Strong roots in Beijer Institute research
Partha Dasgupta was the Beijer Institute’s first chair of the Board, and in the review’s preface he acknowledges the importance of the cooperation with its founder, the late Karl-Göran Mäler, and the broader Beijer network of ecologists and economists that he was part in forming.
“My education in what is the substance of the Review began in the late 1970s in conversations with Karl-Göran Mäler”, he says. Dasgupta and Mäler later worked together in a research program on the environment and emerging development issues.
“But it wasn’t until 1991 when Mäler asked me to serve as Chair of the Beijer Institute’s Scientific Advisory Board, that we were able to pursue the programme jointly with ecologists. The Institute’s mandate made it possible, which was unusual at that time, for ecologists and economists to conduct a regular series of workshops in ecological economics. “
Those workshops led to international research programs, several of which led to the body of research the review is founded on.
Beijer director, Carl Folke, was one of the reviewers of “the Economics of Diversity” together with several other Beijer Fellows:
“The Dasgupta review is a profoundly important and timely effort.

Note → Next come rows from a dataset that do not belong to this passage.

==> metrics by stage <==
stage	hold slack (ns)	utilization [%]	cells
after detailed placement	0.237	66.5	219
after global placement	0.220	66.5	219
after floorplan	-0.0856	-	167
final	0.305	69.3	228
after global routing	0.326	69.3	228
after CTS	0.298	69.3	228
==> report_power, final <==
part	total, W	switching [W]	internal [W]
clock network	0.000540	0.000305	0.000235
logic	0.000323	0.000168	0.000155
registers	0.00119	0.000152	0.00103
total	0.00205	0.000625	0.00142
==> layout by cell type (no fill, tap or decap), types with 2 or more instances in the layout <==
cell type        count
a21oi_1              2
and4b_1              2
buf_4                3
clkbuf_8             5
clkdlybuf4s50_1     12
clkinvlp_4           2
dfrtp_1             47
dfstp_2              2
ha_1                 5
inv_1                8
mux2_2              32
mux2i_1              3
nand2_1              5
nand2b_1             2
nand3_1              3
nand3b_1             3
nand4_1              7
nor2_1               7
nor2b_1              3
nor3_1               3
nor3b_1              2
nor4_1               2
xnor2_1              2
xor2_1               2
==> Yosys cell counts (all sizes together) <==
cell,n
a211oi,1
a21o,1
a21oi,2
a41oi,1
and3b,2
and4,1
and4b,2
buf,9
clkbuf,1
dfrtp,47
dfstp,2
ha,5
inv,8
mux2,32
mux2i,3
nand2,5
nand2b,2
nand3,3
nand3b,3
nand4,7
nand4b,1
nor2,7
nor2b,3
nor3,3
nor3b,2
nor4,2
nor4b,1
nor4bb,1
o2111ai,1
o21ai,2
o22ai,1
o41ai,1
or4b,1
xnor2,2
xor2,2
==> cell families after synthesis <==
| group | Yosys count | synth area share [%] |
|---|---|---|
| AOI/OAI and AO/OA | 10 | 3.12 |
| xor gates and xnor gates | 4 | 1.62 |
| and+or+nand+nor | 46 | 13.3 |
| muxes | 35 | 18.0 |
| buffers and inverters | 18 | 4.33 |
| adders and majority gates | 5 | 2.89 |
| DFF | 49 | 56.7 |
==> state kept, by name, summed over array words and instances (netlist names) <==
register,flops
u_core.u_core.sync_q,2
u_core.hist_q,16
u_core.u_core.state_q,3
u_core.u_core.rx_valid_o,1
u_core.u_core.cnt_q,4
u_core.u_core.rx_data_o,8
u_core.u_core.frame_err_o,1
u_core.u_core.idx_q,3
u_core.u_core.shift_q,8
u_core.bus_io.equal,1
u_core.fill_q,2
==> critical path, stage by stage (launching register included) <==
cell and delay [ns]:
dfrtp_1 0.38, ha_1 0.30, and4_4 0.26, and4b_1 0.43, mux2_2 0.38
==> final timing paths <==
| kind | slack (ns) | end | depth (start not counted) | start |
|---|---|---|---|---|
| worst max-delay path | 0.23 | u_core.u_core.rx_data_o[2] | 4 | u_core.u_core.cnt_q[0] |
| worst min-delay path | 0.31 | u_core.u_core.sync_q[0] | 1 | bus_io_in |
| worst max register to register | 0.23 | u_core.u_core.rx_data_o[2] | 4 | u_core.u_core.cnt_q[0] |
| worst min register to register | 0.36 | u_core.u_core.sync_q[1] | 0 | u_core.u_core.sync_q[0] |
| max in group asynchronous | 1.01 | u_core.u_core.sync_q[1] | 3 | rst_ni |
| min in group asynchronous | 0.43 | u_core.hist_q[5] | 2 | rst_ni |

It clarifies that the economy and our societies are strongly dependent on the work of nature for our wellbeing, development and prosperity. It shows that the challenges is broader than climate change alone and that active stewardship of biosphere resilience is critical for our own future on planet Earth.”
This insight was echoed by British Prime minister Boris Johnson at the review launch 2 February: “Far from being separate, Economy and ecology are in fact inseparably intertwined”

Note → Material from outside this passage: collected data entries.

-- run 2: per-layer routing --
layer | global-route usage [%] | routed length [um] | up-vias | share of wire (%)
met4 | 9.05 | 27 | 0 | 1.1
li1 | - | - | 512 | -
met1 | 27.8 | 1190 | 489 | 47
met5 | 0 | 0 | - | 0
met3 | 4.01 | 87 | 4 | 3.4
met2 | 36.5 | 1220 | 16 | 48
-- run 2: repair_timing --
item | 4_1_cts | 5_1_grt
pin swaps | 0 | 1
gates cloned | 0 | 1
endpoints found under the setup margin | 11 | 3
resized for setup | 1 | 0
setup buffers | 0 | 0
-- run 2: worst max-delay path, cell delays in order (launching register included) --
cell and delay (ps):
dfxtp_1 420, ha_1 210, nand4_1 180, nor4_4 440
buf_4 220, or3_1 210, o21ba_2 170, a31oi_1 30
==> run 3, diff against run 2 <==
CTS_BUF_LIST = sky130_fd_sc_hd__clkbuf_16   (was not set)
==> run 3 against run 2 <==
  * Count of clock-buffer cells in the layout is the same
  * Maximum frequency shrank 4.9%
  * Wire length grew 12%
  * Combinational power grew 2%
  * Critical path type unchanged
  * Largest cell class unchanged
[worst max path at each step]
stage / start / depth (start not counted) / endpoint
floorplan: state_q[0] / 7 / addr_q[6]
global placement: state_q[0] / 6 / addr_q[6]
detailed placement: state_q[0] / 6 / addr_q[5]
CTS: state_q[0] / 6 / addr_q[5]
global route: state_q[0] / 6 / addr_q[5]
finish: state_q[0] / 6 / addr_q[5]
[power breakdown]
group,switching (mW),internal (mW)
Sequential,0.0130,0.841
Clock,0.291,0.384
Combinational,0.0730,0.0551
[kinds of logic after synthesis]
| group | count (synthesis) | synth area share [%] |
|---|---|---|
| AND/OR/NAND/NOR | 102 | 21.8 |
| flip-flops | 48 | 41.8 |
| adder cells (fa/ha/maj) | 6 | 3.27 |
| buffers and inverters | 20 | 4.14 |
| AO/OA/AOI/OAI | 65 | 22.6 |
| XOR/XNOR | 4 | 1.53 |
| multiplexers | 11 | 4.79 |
<file path="config.mk">
export PLATFORM = sky130hd
export DESIGN_NAME = clz_expand
export DESIGN_NICKNAME = d
export VERILOG_FILES = /design/src/rtl/clz_expand.sv
export SDC_FILE = /design/constraint.sdc
export NUM_CORES = 1
export LEC_CHECK = 0
export ABC_AREA = 1
export BUFFER_PORTS_ARGS = -buffer_cell sky130_fd_sc_hd__buf_2
export CORE_ASPECT_RATIO = 1.4
export CORE_MARGIN = 4
export CORE_UTILIZATION = 50
export CTS_CLUSTER_SIZE = 30
export DETAILED_ROUTE_END_ITERATION = 10
export GPL_ROUTABILITY_DRIVEN = 1
export GPL_TIMING_DRIVEN = 0
export PLACE_DENSITY_LB_ADDON = 0.05
export SYNTH_ARGS = -nofsm -noshare
export SYNTH_HDL_FRONTEND = slang
export SYNTH_SLANG_ARGS = --single-unit
export TNS_END_PERCENT = 20
</file>
<file path="constraint.sdc">
create_clock -name clk -period 1.6 [get_ports clk]
set_input_delay 0.48 -clock clk [delete_from_list [all_inputs] [get_ports clk]]
set_output_delay 0.48 -clock clk [all_outputs]
set_load 0.05 [all_outputs]
</file>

Transformative action needed now, and cheaper in the long run
The Review makes clear that urgent and transformative action taken now would be significantly less costly than delay and will require change on three broad fronts, it also suggests many solutions.
• Humanity must ensure its demands on nature do not exceed its sustainable supply and must increase the global supply of natural assets relative to their current level. For example, expanding and improving management of Protected Areas; increasing investment in Nature-based Solutions; and deploying policies that discourage damaging forms of consumption and production.
• We should adopt different metrics for economic success and move towards an inclusive measure of wealth that accounts for the benefits from investing in natural assets and helps to make clear the trade-offs between investments in different assets. Introducing natural capital into national accounting systems is a critical step.
• We must transform our institutions and systems – particularly finance and education – to enable these changes and sustain them for future generations. For example, by increasing public and private financial flows that enhance our natural assets and decrease those that degrade them; and by empowering citizens to make informed choices and demand change, including by firmly establishing the natural world in education policy.
Putting things right to save ourselves
Sir David Attenborough, broadcaster and naturalist who have spent his life showing audiances around the world the magic of nature’s biodiversity, wrote the review foreword and attended the launch:
“The survival of the natural world depends on maintaining its complexity, its biodiversity. Putting things right requires a universal understanding of how these complex systems work. That applies to economics too. This comprehensive and immensely important report shows us how by bringing economics and ecology face to face, we can help to save the natural world and in doing so save ourselves.”